- **INSTRUCTIONS FOR THE TASK**:
Could you reproduce the lines below from the one with "- Final GP Congestion: slightly above 0.9" through the one with "- GRT Overall Usage: approximately a quarter"? Keep both ends and add nothing.
----
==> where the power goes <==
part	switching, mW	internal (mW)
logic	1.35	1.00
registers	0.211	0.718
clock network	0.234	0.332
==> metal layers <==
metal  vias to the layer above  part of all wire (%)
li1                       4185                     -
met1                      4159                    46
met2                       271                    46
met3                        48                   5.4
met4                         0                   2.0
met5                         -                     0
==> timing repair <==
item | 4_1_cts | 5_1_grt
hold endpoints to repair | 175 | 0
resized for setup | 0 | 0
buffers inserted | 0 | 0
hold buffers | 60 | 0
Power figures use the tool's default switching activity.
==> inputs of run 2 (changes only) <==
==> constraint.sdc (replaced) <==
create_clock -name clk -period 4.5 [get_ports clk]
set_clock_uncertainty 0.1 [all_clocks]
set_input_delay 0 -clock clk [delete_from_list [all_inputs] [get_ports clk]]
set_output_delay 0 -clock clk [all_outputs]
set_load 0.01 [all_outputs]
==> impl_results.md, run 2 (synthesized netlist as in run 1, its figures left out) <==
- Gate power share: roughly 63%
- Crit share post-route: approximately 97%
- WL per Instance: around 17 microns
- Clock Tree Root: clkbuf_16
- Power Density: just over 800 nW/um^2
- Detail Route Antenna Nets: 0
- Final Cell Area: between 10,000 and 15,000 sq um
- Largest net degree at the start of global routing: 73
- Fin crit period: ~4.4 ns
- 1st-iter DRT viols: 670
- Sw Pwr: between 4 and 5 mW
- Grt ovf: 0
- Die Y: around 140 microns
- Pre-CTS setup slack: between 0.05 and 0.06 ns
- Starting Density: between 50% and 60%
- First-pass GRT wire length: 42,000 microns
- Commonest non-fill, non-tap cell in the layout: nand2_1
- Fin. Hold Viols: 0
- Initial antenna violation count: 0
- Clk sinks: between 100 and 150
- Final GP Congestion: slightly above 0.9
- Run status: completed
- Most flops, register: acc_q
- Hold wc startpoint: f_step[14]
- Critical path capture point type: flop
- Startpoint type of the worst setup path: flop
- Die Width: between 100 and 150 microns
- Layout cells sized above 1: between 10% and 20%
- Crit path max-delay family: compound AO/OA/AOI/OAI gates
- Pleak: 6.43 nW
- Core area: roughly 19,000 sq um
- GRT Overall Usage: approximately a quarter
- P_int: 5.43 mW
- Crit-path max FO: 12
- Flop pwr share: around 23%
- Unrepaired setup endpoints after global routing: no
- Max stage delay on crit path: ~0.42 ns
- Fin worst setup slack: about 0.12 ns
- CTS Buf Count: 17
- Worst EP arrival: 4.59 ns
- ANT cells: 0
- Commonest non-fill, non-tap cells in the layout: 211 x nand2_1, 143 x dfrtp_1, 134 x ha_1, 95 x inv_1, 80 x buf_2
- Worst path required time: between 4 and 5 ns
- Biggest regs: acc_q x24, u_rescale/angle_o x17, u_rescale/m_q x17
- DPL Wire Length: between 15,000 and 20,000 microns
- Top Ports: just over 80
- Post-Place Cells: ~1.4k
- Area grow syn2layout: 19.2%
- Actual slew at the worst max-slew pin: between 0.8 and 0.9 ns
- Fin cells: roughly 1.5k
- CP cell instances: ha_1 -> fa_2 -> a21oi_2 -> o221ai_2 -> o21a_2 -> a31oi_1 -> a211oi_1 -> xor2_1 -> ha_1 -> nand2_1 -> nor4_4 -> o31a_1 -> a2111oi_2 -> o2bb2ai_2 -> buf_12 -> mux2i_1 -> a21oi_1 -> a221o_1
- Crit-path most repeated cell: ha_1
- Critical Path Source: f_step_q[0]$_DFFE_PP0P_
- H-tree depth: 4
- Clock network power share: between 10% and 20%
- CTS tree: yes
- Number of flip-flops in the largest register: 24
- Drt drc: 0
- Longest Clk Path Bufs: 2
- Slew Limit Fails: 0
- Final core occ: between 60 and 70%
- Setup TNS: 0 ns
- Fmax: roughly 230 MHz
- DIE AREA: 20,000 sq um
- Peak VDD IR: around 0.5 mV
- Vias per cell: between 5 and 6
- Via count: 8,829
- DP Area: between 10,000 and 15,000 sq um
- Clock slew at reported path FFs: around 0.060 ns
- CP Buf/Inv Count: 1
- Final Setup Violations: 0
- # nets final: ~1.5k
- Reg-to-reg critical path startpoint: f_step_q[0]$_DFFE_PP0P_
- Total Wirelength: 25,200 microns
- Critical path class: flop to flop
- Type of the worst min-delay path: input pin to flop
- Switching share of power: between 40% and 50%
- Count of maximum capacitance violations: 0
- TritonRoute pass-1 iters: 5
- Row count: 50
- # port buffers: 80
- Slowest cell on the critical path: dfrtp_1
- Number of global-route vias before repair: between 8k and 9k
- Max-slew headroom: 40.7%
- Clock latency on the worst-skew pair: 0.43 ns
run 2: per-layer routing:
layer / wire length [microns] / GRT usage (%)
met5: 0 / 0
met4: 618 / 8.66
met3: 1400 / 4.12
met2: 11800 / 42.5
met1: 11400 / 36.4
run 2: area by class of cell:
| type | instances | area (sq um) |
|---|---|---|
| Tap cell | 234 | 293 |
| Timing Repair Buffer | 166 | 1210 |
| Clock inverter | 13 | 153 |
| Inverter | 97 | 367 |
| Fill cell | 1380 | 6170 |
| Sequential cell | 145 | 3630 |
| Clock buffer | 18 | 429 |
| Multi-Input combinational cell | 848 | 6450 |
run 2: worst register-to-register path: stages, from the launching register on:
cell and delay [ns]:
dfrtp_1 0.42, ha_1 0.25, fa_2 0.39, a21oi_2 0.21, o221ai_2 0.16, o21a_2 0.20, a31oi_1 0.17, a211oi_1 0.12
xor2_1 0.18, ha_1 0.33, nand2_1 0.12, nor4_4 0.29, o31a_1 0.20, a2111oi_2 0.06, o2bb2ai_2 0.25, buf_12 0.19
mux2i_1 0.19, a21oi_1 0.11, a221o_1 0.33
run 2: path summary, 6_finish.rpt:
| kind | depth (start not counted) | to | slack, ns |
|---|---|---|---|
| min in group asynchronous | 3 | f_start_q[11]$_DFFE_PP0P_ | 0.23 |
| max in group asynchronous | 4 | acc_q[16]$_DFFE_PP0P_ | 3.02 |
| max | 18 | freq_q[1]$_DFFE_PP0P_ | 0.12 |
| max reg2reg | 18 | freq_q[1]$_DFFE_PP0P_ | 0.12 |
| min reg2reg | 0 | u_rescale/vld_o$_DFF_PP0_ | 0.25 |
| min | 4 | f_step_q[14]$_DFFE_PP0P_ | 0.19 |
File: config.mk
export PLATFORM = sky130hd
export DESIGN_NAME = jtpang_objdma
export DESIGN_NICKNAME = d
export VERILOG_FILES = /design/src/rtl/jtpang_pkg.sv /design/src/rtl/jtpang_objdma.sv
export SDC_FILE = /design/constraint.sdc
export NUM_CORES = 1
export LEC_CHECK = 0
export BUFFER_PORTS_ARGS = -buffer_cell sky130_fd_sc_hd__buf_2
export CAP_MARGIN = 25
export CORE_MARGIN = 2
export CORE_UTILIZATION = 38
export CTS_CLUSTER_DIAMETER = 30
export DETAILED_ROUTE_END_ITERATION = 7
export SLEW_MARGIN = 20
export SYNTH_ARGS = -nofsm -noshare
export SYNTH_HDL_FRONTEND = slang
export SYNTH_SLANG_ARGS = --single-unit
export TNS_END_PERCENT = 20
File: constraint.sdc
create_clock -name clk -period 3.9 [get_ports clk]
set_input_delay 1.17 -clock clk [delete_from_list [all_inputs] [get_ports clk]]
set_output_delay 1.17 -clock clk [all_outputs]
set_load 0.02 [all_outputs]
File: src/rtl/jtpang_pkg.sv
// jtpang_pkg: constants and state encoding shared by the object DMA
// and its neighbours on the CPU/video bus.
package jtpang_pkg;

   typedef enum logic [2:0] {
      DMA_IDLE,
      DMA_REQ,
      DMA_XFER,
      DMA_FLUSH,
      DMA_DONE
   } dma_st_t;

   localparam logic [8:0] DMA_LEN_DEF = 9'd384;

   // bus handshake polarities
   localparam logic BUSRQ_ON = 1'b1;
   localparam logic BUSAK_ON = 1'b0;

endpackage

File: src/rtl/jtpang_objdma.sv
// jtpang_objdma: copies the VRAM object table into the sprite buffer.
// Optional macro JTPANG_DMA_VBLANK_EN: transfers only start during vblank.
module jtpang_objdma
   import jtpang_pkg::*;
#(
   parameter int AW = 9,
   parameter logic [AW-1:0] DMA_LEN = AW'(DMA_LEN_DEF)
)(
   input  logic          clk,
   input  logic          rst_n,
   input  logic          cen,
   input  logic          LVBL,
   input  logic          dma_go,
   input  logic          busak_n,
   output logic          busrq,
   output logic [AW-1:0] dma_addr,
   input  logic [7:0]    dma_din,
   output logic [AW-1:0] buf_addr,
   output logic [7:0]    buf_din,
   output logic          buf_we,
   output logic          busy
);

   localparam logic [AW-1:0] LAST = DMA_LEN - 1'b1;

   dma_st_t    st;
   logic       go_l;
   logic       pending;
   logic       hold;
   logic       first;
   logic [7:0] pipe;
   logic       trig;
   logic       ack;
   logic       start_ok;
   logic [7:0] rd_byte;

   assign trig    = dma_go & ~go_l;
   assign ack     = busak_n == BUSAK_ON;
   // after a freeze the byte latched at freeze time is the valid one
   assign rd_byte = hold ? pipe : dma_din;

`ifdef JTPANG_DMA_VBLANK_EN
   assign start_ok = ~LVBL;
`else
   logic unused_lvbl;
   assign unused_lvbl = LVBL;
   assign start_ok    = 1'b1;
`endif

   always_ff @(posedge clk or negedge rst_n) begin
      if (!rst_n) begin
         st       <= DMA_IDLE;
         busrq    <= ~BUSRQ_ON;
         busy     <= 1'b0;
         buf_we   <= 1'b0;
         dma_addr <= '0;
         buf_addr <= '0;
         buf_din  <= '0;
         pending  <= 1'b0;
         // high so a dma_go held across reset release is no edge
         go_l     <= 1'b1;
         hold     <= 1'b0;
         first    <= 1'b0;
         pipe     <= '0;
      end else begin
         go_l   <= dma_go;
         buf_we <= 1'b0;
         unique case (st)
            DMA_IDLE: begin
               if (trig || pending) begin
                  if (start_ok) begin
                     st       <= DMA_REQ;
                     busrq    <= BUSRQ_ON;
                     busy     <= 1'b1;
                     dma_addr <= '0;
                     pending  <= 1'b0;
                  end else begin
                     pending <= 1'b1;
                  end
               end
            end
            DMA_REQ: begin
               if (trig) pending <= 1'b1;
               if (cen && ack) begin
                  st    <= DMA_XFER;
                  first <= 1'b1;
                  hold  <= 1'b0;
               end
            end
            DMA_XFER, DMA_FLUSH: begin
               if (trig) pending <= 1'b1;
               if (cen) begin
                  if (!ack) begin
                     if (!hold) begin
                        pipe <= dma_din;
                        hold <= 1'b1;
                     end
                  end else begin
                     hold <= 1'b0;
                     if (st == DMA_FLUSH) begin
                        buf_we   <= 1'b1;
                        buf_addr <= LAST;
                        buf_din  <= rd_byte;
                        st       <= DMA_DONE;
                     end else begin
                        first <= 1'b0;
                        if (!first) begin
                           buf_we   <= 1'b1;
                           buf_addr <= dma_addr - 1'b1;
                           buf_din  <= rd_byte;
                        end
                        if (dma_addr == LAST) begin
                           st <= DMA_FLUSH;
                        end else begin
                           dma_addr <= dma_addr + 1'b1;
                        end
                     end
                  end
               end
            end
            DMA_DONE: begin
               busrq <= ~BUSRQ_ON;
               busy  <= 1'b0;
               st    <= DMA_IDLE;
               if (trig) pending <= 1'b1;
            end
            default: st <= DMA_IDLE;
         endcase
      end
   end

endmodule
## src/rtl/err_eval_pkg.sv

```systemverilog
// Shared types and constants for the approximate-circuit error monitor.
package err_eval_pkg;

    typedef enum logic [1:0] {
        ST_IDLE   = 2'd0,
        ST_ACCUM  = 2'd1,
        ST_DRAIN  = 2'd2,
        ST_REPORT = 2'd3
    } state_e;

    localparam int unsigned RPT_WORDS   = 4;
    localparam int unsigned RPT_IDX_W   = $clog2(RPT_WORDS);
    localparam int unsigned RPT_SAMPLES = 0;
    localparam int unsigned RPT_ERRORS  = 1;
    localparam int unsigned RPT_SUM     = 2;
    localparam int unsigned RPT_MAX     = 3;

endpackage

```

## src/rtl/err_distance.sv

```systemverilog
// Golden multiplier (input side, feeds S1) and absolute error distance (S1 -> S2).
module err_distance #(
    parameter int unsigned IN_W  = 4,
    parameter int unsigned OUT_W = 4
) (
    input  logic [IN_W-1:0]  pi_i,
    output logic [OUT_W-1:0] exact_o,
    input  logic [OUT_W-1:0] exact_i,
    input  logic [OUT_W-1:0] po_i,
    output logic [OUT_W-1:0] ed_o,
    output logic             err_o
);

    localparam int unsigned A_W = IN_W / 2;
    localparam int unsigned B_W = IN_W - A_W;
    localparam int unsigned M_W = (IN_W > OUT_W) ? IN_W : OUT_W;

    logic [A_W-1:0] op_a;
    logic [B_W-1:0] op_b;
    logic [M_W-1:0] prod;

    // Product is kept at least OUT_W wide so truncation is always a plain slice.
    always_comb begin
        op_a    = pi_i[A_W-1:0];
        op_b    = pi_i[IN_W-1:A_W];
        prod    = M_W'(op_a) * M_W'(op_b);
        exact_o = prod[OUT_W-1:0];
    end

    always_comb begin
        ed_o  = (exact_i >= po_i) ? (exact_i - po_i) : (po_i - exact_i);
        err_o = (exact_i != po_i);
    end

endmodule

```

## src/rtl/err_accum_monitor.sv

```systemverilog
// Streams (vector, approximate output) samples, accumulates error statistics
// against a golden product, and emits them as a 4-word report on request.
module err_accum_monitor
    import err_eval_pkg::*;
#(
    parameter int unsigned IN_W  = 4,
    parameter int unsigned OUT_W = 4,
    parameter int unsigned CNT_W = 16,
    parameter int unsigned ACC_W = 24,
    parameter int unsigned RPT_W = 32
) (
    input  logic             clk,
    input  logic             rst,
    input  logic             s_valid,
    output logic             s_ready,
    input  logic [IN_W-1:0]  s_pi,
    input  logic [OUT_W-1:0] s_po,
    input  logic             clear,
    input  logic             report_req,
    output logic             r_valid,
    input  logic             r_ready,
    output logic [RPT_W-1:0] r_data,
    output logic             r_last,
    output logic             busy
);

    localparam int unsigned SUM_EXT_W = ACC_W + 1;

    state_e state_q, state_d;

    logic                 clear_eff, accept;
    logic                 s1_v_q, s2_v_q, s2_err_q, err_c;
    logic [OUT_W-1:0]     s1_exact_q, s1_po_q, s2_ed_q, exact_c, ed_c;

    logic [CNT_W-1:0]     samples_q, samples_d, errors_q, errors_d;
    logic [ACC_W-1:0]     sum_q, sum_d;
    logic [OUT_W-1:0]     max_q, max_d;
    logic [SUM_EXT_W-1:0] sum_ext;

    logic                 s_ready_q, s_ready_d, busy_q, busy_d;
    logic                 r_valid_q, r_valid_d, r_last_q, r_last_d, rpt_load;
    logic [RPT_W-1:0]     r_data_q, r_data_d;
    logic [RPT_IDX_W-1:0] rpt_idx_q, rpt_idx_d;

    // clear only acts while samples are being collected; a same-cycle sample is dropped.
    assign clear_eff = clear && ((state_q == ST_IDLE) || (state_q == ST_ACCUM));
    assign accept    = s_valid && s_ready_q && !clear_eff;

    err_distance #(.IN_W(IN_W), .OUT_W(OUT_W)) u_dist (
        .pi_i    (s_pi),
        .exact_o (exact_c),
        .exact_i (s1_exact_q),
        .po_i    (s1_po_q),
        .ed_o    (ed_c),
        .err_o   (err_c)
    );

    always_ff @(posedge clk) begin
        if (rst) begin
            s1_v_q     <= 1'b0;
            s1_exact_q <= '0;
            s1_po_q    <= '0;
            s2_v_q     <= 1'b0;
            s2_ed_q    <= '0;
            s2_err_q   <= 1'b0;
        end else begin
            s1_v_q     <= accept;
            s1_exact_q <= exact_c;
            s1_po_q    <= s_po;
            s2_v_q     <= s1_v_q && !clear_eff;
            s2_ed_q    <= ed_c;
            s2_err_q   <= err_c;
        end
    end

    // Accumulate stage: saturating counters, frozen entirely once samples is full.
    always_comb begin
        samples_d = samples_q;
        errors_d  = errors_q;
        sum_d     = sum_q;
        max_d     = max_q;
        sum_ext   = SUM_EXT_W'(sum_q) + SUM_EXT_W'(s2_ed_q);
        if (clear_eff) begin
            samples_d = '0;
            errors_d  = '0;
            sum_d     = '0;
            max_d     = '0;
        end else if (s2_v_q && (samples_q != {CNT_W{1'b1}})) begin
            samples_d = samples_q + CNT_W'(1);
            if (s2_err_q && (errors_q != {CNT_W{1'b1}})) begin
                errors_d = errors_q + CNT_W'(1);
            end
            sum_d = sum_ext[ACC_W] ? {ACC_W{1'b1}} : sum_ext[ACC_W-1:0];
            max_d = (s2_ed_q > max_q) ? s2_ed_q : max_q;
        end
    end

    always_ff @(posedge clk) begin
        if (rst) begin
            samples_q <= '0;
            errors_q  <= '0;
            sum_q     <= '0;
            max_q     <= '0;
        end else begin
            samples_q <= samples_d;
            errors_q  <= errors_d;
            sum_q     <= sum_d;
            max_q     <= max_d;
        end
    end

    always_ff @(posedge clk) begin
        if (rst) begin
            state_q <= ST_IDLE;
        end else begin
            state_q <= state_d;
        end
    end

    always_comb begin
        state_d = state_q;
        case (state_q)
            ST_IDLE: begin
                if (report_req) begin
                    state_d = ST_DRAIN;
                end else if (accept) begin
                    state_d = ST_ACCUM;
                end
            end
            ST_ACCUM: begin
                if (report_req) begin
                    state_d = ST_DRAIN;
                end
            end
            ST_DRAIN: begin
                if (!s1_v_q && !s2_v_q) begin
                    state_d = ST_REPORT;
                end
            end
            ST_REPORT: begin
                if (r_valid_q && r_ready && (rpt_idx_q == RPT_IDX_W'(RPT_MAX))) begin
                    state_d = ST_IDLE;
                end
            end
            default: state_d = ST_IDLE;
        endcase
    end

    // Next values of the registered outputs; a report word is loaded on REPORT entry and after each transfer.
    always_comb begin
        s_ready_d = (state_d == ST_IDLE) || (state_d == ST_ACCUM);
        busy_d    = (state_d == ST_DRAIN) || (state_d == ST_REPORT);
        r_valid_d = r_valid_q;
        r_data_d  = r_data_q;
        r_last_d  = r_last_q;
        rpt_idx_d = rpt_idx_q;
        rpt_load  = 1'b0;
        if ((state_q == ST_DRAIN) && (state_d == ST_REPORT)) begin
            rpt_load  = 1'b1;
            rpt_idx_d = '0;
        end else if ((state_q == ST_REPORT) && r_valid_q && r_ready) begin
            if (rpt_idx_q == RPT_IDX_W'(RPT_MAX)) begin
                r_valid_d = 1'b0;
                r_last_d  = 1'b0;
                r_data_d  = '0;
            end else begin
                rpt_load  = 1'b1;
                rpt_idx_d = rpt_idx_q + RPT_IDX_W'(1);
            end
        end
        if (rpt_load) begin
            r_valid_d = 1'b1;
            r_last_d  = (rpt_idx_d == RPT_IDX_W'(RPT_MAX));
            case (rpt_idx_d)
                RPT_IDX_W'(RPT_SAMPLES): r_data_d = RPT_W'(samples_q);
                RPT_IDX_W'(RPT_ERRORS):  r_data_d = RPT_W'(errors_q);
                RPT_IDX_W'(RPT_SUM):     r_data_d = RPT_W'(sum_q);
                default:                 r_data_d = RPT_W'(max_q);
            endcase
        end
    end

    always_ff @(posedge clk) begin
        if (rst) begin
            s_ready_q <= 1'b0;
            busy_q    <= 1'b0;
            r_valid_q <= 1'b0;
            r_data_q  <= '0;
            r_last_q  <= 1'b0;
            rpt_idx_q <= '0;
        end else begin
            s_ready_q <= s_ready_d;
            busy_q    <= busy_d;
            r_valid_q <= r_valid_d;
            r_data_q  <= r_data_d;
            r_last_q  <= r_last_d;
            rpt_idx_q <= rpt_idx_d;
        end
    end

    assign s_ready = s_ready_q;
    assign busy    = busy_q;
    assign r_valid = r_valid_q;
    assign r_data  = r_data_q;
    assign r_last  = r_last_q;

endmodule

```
----
- **SOLUTION FOR THIS PROBLEM**:
- Final GP Congestion: slightly above 0.9
- Run status: completed
- Most flops, register: acc_q
- Hold wc startpoint: f_step[14]
- Critical path capture point type: flop
- Startpoint type of the worst setup path: flop
- Die Width: between 100 and 150 microns
- Layout cells sized above 1: between 10% and 20%
- Crit path max-delay family: compound AO/OA/AOI/OAI gates
- Pleak: 6.43 nW
- Core area: roughly 19,000 sq um
- GRT Overall Usage: approximately a quarter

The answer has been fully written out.